I like @dwjohnston's suggested jaded. Given that the suffix -ette often means "small, young" (c.f. French cadette = younger sister, BrE ladette = loutish young woman), I propose the neologism...

jadette - [prematurely] jaded young person

Since it's not yet in the dictionary, I don't know whether it's pronounced with a long or a short 'a'.

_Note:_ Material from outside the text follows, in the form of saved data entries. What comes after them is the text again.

`src/rtl/spi_slave_pkg.sv`:
```
// Shared definitions for the SPI slave register bank family.
// Contents: FSM state encoding, frame field widths, abort counter width,
// and helpers that size the frame and the per-field bit counter.
package spi_slave_pkg;

  typedef enum logic [2:0] {
    IDLE,
    DEV,
    BRST,
    REG,
    DATA,
    SKIP
  } state_t;

  localparam int RW_BITS     = 1;
  localparam int BURST_BITS  = 1;
  localparam int ABORT_CNT_W = 8;

  // Total bits in a single-word frame.
  function automatic int frame_len(input int dw, input int dev_aw, input int reg_aw);
    return RW_BITS + dev_aw + BURST_BITS + reg_aw + dw;
  endfunction

  // The bit counter is reused for every field, so it is sized by the widest one.
  function automatic int cnt_width(input int dw, input int dev_aw, input int reg_aw);
    int m;
    m = dw;
    if (dev_aw > m) m = dev_aw;
    if (reg_aw > m) m = reg_aw;
    return (m < 2) ? 1 : $clog2(m);
  endfunction

endpackage

```
`src/rtl/spi_slave_regbank_burst_regbank.sv`:
```
// spi_regbank: NREGS x DW register storage for the SPI slave.
// Ports: clk/rst (async active-low), we/widx/wdata write port,
// ridx/rdata combinational read port, regs_q flattened bank (reg i at [i*DW +: DW]).
module spi_regbank #(
  parameter int          DW      = 8,
  parameter int          REG_AW  = 3,
  parameter logic [DW-1:0] RST_VAL = '0
) (
  input  logic                       clk,
  input  logic                       rst,
  input  logic                       we,
  input  logic [REG_AW-1:0]          widx,
  input  logic [DW-1:0]              wdata,
  input  logic [REG_AW-1:0]          ridx,
  output logic [DW-1:0]              rdata,
  output logic [(2**REG_AW)*DW-1:0]  regs_q
);

  localparam int unsigned NREGS = 2**REG_AW;

  logic [DW-1:0] mem [NREGS];

  always_ff @(posedge clk or negedge rst) begin
    if (!rst) begin
      for (int unsigned i = 0; i < NREGS; i++) mem[i] <= RST_VAL;
    end else if (we) begin
      mem[widx] <= wdata;
    end
  end

  assign rdata = mem[ridx];

  always_comb begin
    regs_q = '0;
    for (int unsigned i = 0; i < NREGS; i++) regs_q[i*DW +: DW] = mem[i];
  end

endmodule

```
`src/rtl/spi_slave_regbank_burst.sv`:
```
// spi_slave_regbank_burst: multi-drop SPI target with device-address match,
// register bank and burst (auto-increment) mode.
// Ports: sclk (sole clock), rst (async active-low), cs (active-high), mosi,
// addr (strap), miso/miso_oe (registered), regs_q (flattened bank),
// wr_pulse/wr_idx (write strobe), abort_cnt (saturating aborted-frame count).
// Frame: RW, DEV (LSB first), BURST, REG (LSB first), DATA (MSB first).
module spi_slave_regbank_burst
  import spi_slave_pkg::*;
#(
  parameter int            DW      = 8,
  parameter int            DEV_AW  = 3,
  parameter int            REG_AW  = 3,
  parameter logic [DW-1:0] RST_VAL = '0
) (
  input  logic                       sclk,
  input  logic                       rst,
  input  logic                       cs,
  input  logic                       mosi,
  input  logic [DEV_AW-1:0]          addr,
  output logic                       miso,
  output logic                       miso_oe,
  output logic [(2**REG_AW)*DW-1:0]  regs_q,
  output logic                       wr_pulse,
  output logic [REG_AW-1:0]          wr_idx,
  output logic [ABORT_CNT_W-1:0]     abort_cnt
);

  localparam int CW = cnt_width(DW, DEV_AW, REG_AW);

  state_t            state;
  logic [CW-1:0]     cnt;
  logic              rw;
  logic              burst;
  logic [DEV_AW-1:0] dev_sr;
  logic [REG_AW-1:0] idx;
  // Only DW-1 bits are held: the bit on mosi completes a write word, and on
  // reads the MSB goes straight to miso at load time.
  logic [DW-2:0]     sr;

  logic [DEV_AW-1:0] dev_nx;
  logic [REG_AW-1:0] idx_nx;
  logic [REG_AW-1:0] idx_inc;
  logic [REG_AW-1:0] ridx;
  logic [DW-1:0]     rdata;
  logic [DW-1:0]     wdata;
  logic              last_dev;
  logic              last_reg;
  logic              last_data;
  logic              we;
  logic              abort;

  always_comb begin
    dev_nx    = DEV_AW'({mosi, dev_sr} >> 1);
    idx_nx    = REG_AW'({mosi, idx} >> 1);
    idx_inc   = idx + REG_AW'(1);
    last_dev  = (cnt == CW'(DEV_AW - 1));
    last_reg  = (state == REG)  && (cnt == CW'(REG_AW - 1));
    last_data = (state == DATA) && (cnt == CW'(DW - 1));
    // Read index is the just-completed REG field, or the next one in a burst.
    ridx      = (state == REG) ? idx_nx : idx_inc;
    wdata     = {sr, mosi};
    we        = cs && rw && last_data;
    // Data state on a word boundary (cnt==0) is a clean end, not an abort.
    abort     = (state == DEV) || (state == BRST) || (state == REG) ||
                ((state == DATA) && (cnt != '0));
  end

  spi_regbank #(
    .DW      (DW),
    .REG_AW  (REG_AW),
    .RST_VAL (RST_VAL)
  ) u_regbank (
    .clk    (sclk),
    .rst    (rst),
    .we     (we),
    .widx   (idx),
    .wdata  (wdata),
    .ridx   (ridx),
    .rdata  (rdata),
    .regs_q (regs_q)
  );

  always_ff @(posedge sclk or negedge rst) begin
    if (!rst) begin
      state     <= IDLE;
      cnt       <= '0;
      rw        <= 1'b0;
      burst     <= 1'b0;
      dev_sr    <= '0;
      idx       <= '0;
      sr        <= '0;
      miso      <= 1'b0;
      miso_oe   <= 1'b0;
      wr_pulse  <= 1'b0;
      wr_idx    <= '0;
      abort_cnt <= '0;
    end else begin
      wr_pulse <= 1'b0;
      if (!cs) begin
        if (abort && (abort_cnt != '1)) abort_cnt <= abort_cnt + ABORT_CNT_W'(1);
        state   <= IDLE;
        cnt     <= '0;
        miso    <= 1'b0;
        miso_oe <= 1'b0;
      end else begin
        case (state)
          IDLE: begin
            rw    <= mosi;
            cnt   <= '0;
            state <= DEV;
          end
          DEV: begin
            dev_sr <= dev_nx;
            if (last_dev) begin
              cnt   <= '0;
              state <= (dev_nx == addr) ? BRST : SKIP;
            end else begin
              cnt <= cnt + CW'(1);
            end
          end
          BRST: begin
            burst <= mosi;
            cnt   <= '0;
            state <= REG;
          end
          REG: begin
            idx <= idx_nx;
            if (last_reg) begin
              cnt   <= '0;
              state <= DATA;
              if (!rw) begin
                sr      <= rdata[DW-2:0];
                miso    <= rdata[DW-1];
                miso_oe <= 1'b1;
              end
            end else begin
              cnt <= cnt + CW'(1);
            end
          end
          DATA: begin
            sr <= wdata[DW-2:0];
            if (!rw) miso <= sr[DW-2];
            if (last_data) begin
              cnt <= '0;
              if (rw) begin
                wr_pulse <= 1'b1;
                wr_idx   <= idx;
              end
              if (burst) begin
                // Read bursts reload on the completing edge: no gap bit.
                idx <= idx_inc;
                if (!rw) begin
                  sr   <= rdata[DW-2:0];
                  miso <= rdata[DW-1];
                end
              end else begin
                state   <= SKIP;
                miso    <= 1'b0;
                miso_oe <= 1'b0;
              end
            end else begin
              cnt <= cnt + CW'(1);
            end
          end
          SKIP: begin
            miso_oe <= 1'b0;
          end
          default: state <= IDLE;
        endcase
      end
    end
  end

endmodule

```
`config.mk`:
```
export PLATFORM = sky130hd
export DESIGN_NAME = spi_slave_regbank_burst
export DESIGN_NICKNAME = d
export VERILOG_FILES = /design/src/rtl/spi_slave_pkg.sv /design/src/rtl/spi_slave_regbank_burst_regbank.sv /design/src/rtl/spi_slave_regbank_burst.sv
export SDC_FILE = /design/constraint.sdc
export NUM_CORES = 1
export LEC_CHECK = 0
export CORE_MARGIN = 2
export CORE_UTILIZATION = 53
export DETAILED_ROUTE_END_ITERATION = 7
export PLACE_DENSITY = 0.8
export SYNTH_ARGS = -nofsm -noshare
export SYNTH_HDL_FRONTEND = slang
export SYNTH_HIERARCHICAL = 1
export SYNTH_SLANG_ARGS = --single-unit
```
`constraint.sdc`:
```
create_clock -name sclk -period 3.2 [get_ports sclk]
set_input_delay 0.32 -clock sclk [delete_from_list [all_inputs] [get_ports sclk]]
set_output_delay 0.32 -clock sclk [all_outputs]
set_load 0.02 [all_outputs]
```
==> out/metrics.cfg <==
[synthesis]
syn_area_um2=4820
syn_nets=359
synthTopCellsByArea=dfrtp_1 51%, mux2_2 19%, mux4_1 8.2%, mux2i_1 1.7%, ha_1 1.6%
synth-main-ff-cell=dfrtp_1
synthDistinctLibCells=50
syn_inst=346
postSynth.asyncResetShare=1.00
synthTopCellsByCount=98 x dfrtp_1, 81 x mux2_2, 20 x nand2_1
synth_area_leader_cell=dfrtp_1
yosysWarnings=6
synth.most_common_cell=dfrtp_1
ys_ff_latch=98
syn_area_per_cell_um2=13.9
synth_top_area_frac=0.509
synth-seq-area-share=0.509
synth-edff-count=0

[cts]
post_cts_buffers=0
numCtsBuffers=9
clock_latency_ns=0.36
cts_tree=done
clk_pin_slew_ns=0.09
post_cts_resize_count=0
htreeDepth=3
clockBufferDepth=2
cts.sink_count=98
root_buffer=clkbuf_8
hold_buffers=0

[global_routing]
antenna_found_initial=0
first_global_vias=3288
overflow=0
grt_max_degree=60
grt_pass1_wl_um=17700
grt.total_usage=0.233

[final_layout]
design_area_um2=6030
nets=451
diodes=0
multi_input_area_um2=2250
fillers=615
seq_area_um2=2450
drive_gt1_frac=0.290
area_growth_pct=25.2

[timing]
clock.fmax_ghz=0.356
rsz0062_at_grt=no
hold_viol=0
hold_slack_ns=0.00993
fin_crit_ns=2.81
drv_slew=0
setup-tns-final_ns=0
finalCritPeriodShare=0.878
skew_ns=0.00744
worst_slack_ns=0.389
final-setup-viol-count=0
slew-limit-headroom=0.495
tightest_slew_ns=0.753

[drt]
routedWlPerCell_um=19.8
drt_wl_total_um=10900
drt_iter0_drc=185
detail_route.vias_per_cell=5.97
via_count=3284
drtPass1Iterations=4
antenna_left=0
drc_errors=0

[placed_design]
place_hpwl_um=7530
place_area_um2=5820
gp_congestion=0.853
place.port_buffers=84
dpl_worst_slack_ns=0.423

[flow_run]
cap_violations=0

[floorplan]
dieArea_um2=9870
die_y_um=99.4
start_util=0.550
placementRows=34
boundaryPins=85
coreArea_um2=8760
die_x_um=99.4

[setup_path]
max_stage_delay_ns=0.58
critPathBufInv=1
cp-end-kind=flop
startpoint_type=flop
critPathMaxFanout=14
cpMaxStageDelayCell=dfrtp_1
setup.worst_path.class=reg -> reg
required_ns=3.45
crit_arrival_ns=3.06
cp_top_family=multiplexers
crit_path_cell_trace=nand3b_4, nor2_1, a21oi_2, buf_4, mux4_1, mux2_2, mux2i_1, o21ai_0

[worst_hold_path]
hp-class=in -> async

[power]
p_leak_uw=0.00286
total_power_uw=2840
ir_drop_uv=391
p_per_area_nw_per_um2=471

[run_status]
status=finished clean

  • Maybe, but to me, jaded is mainly about having lost pleasure in things that others enjoy, having experienced them to the point of boredom; whereas the described boy seems to dislike modern things for other reasons than having tried them a lot and become disillusioned. 'Jaded' also seems wholly negative, whereas this boy likes the things of yesteryear.
    – LarsH
    Commented Jul 29, 2014 at 1:08
  • @LarsH: Honestly, how is one to speculate on how this poor kid came by his unusual attitudes? OP knows him, but we don't. All we can say for sure is that he's at the very least atypical, and I'd be quite prepared to go so far as abnormal. But I wouldn't have a problem accusing someone of having a "jaded" outlook if they affected boredom with some activity I happen to know they actually have little or no personal experience of. The word reflects a current attitude, not the past history leading up to that attitude. Commented Jul 29, 2014 at 1:22
  • I was going by the OP's statement, that the boy "would never have a Facebook or Twitter account," and therefore is inexperienced in such things. M-W's definitions of jaded include "by having done or experienced too much of something" and "by experience or by surfeit."
    – LarsH
    Commented Jul 29, 2014 at 5:34
  • @LarsH: You're repeating yourself. Like I said, dictionary definitions notwithstanding, I'm happy to describe someone as "jaded" simply because he says something is boring, even if he personally has never done it, and therefore never been "bored" by it. Commented Jul 29, 2014 at 12:14
  • I don't see the repetition. I was appealing to more objective sources than our speculations about what the boy has done, and our differing personal feelings about what "jaded" means.
    – LarsH
    Commented Jul 29, 2014 at 13:23

I would call him an oxymoron. In the very nature of the word that is what you have here.


Pessimist, depressed, or just brain-washed by an elder.